Gezin Schwarzbaum-Eidels

Van het hele gezin Schwarzbaum-Eidels overleven enkel vader Aron en schoonzoon Kurs de oorlog.

Gezin Schwarzbaum-Eidels
Aron Schwarzbaum

Aron Schwarzbaum (°16/12/1899 te Szsekociny in Polen)  komt in februari 1926 toe in België en vestigt zich daar in de Victor Jacobslei te Berchem. Enkele maanden later komen ook zijn vrouw Helena Eidels (°26/04/1898 te Radom in Polen) en kinderen Maria (°20/11/1920 te Niederlehme in Duitsland) en Zilly (20/11/1923 te Berlijn in Duitsland) naar België. Nadat het gezin zich herenigt verhuizen ze naar Schupstraat 15 in Antwerpen. Hier gaat Aron aan de slag als schilder. Na zijn aankomst in België moet Aron verschillende pogingen ondernemen om een geldige identiteitskaart te verkrijgen zodat hij in België kan verblijven.

Wanneer Duitsland op 10 mei 1940 België binnenvalt wordt er een anti-Joods beleid ingericht. Aron zit van 18 februari tot 26 oktober 1941 vast in het kamp Breendonk. Als gevolg van dit anti-Joods beleid dienen Aron en zijn gezin zich in 1942 in te schrijven in de Jodenvereniging van Antwerpen. In dit register wordt hun woonst in de Schupstraat beschreven, zo blijkt dat de familie hun woonst bestaat uit twee kamers en een keuken. De gezinsleden worden hier eveneens opgesomd, zo blijkt dat naast dochter Maria en Zilly ook Ida Both staat ingeschreven. Ida Both (23/07/1929 te Antwerpen) is een pleegdochter die de familie Schwarzbaum onder hun hoede neemt. Op dit moment is Aron nog steeds actief als schilder, Maria werkt als bediende en Zilly als kleermaakster.

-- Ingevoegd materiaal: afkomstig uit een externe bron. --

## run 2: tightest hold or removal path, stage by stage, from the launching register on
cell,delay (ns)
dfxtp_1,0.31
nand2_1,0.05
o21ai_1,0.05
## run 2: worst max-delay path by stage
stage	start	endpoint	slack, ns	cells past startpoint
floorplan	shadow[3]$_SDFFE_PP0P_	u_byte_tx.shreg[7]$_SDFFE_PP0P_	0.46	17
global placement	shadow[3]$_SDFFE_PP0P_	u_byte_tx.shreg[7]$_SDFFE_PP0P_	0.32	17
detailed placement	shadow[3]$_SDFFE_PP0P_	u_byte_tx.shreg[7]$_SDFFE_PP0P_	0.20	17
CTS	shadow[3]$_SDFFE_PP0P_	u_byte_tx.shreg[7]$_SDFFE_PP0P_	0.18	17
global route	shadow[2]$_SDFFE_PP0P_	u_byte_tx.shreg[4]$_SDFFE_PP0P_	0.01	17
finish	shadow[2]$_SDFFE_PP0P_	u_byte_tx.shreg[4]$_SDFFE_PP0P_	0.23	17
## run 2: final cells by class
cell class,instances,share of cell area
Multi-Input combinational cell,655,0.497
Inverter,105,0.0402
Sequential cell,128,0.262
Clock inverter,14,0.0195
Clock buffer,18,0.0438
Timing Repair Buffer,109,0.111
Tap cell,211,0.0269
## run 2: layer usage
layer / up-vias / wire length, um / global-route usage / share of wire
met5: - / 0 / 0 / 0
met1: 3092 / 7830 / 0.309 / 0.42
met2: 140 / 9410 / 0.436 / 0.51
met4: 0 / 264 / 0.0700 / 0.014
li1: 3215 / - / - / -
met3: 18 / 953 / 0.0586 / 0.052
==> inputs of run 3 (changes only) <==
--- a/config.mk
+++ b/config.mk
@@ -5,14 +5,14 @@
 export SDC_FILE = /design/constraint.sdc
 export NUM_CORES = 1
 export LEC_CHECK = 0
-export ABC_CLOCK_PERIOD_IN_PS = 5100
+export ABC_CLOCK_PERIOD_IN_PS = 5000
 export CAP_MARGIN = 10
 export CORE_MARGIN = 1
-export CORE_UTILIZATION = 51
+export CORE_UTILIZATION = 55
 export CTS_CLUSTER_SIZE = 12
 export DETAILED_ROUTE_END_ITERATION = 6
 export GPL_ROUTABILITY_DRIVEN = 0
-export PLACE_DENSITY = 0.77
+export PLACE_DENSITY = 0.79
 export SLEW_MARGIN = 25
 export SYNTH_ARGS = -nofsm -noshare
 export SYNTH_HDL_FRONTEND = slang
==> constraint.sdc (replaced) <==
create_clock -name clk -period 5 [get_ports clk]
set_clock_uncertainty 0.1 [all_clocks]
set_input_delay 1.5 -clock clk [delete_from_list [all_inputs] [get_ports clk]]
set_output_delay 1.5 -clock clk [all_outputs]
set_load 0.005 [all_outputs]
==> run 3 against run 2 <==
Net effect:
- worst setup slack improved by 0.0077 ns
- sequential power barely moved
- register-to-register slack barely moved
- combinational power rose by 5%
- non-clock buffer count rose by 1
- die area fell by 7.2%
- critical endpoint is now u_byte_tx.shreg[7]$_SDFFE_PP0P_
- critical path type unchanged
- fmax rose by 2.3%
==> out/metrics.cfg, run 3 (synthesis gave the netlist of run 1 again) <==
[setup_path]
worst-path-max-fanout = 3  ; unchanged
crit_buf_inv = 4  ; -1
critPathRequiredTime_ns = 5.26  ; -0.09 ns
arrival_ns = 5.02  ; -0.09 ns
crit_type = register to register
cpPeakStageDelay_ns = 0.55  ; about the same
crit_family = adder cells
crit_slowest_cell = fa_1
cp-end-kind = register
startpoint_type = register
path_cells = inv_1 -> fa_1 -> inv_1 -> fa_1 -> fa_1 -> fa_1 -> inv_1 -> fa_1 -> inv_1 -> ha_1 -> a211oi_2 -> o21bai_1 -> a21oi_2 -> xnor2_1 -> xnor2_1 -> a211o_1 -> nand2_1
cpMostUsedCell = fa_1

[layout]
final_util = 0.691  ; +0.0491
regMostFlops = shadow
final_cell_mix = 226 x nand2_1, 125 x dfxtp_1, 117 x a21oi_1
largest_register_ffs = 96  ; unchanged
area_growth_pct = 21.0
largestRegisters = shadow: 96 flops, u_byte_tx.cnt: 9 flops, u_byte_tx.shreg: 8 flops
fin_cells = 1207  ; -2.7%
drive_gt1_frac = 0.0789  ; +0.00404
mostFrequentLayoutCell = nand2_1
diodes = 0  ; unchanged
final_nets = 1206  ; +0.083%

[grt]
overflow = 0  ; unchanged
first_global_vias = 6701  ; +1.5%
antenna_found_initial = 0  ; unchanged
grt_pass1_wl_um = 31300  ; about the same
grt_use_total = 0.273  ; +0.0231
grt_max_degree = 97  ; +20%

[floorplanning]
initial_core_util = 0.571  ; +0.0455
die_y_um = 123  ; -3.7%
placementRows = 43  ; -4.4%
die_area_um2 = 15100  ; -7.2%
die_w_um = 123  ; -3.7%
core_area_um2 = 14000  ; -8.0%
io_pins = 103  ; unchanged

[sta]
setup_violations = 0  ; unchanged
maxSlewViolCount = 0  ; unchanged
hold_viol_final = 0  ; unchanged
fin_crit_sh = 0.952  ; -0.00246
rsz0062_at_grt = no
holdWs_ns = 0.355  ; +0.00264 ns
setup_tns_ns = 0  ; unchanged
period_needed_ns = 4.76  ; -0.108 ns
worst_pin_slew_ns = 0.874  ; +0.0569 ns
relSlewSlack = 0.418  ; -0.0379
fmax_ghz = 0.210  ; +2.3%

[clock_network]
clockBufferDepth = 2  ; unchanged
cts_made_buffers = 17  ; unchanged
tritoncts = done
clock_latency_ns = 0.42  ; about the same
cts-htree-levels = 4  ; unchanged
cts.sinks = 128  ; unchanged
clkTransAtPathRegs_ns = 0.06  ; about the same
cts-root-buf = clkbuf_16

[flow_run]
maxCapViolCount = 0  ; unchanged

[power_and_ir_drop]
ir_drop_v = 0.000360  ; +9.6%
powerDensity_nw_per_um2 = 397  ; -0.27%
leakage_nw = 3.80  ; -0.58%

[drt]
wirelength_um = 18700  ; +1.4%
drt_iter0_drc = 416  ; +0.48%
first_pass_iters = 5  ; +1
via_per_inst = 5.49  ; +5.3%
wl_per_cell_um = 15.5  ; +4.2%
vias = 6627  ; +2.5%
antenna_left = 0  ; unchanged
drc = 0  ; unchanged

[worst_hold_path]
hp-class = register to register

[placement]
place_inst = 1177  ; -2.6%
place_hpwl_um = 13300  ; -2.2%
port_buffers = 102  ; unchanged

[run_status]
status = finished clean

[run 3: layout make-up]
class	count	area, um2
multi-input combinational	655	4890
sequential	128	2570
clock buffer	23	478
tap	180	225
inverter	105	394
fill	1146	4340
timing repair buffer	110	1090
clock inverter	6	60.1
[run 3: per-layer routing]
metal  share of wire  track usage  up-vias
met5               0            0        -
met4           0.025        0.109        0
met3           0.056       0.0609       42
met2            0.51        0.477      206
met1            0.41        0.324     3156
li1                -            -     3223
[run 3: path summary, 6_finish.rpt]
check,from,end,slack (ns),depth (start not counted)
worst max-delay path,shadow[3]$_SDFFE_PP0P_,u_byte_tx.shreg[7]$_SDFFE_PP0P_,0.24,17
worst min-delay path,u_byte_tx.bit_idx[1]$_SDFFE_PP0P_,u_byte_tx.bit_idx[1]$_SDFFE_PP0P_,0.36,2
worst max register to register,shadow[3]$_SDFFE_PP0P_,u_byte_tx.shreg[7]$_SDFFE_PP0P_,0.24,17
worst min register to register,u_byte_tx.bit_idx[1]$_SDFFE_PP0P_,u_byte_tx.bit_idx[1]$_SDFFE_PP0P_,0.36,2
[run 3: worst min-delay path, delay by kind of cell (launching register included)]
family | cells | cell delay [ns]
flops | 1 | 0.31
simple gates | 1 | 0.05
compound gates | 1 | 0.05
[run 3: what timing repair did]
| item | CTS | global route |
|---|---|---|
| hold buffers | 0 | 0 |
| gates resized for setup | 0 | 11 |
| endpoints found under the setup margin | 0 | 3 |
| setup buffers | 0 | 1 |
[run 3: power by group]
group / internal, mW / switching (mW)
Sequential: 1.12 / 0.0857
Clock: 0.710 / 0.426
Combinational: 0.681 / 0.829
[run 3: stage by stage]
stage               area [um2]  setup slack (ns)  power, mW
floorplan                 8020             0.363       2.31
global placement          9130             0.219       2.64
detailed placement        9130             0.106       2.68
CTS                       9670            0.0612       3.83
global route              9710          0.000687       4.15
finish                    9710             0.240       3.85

Ida meldt zich met een tewerkstellingsbevel aan op 17 augustus 1942, dit op slechts 13-jarige leeftijd. Een aantal dagen later, op 19 augustus 1942 worden ook Helena samen met haar dochters Maria, Zilli en Maria’s verloofde Kurs Selig Uszer (°1/10/1920 te Sokal in Polen) geïnterneerd in Mechelen. Zij worden ingeschreven zonder tewerkstellingsbevel, waarschijnlijk werden ze gearresteerd in Antwerpen. Met konvooi V  worden zij op 25 augustus 1942 naar Auschwitz-Birkenau gedeporteerd. Helena, haar dochters en Ida overleven de oorlog niet. Kurs Selig Uszer  wordt in 1945 gerepatrieerd. Op 1 september 1942 wordt Aron geïnterneerd in Mechelen, waarna hij op 19 oktober naar Auschwitz-Birkenau wordt gedeporteerd met konvooi XIV. Hij slaagt erin uit dit konvooi te ontsnappen en uit handen van de nazi’s te blijven.

Na de oorlog gaat Aron aanvankelijk weer aan de slag als schilder en verdient bij door juwelen te verkopen. In 1947 verhuist hij naar de Weversstraat in Gent en begint hier als handelaar in mannen-en dameskledij. Hij hertrouwt en verkrijgt de Belgische identiteit. Gegevens over zijn sterfdatum zijn niet bekend.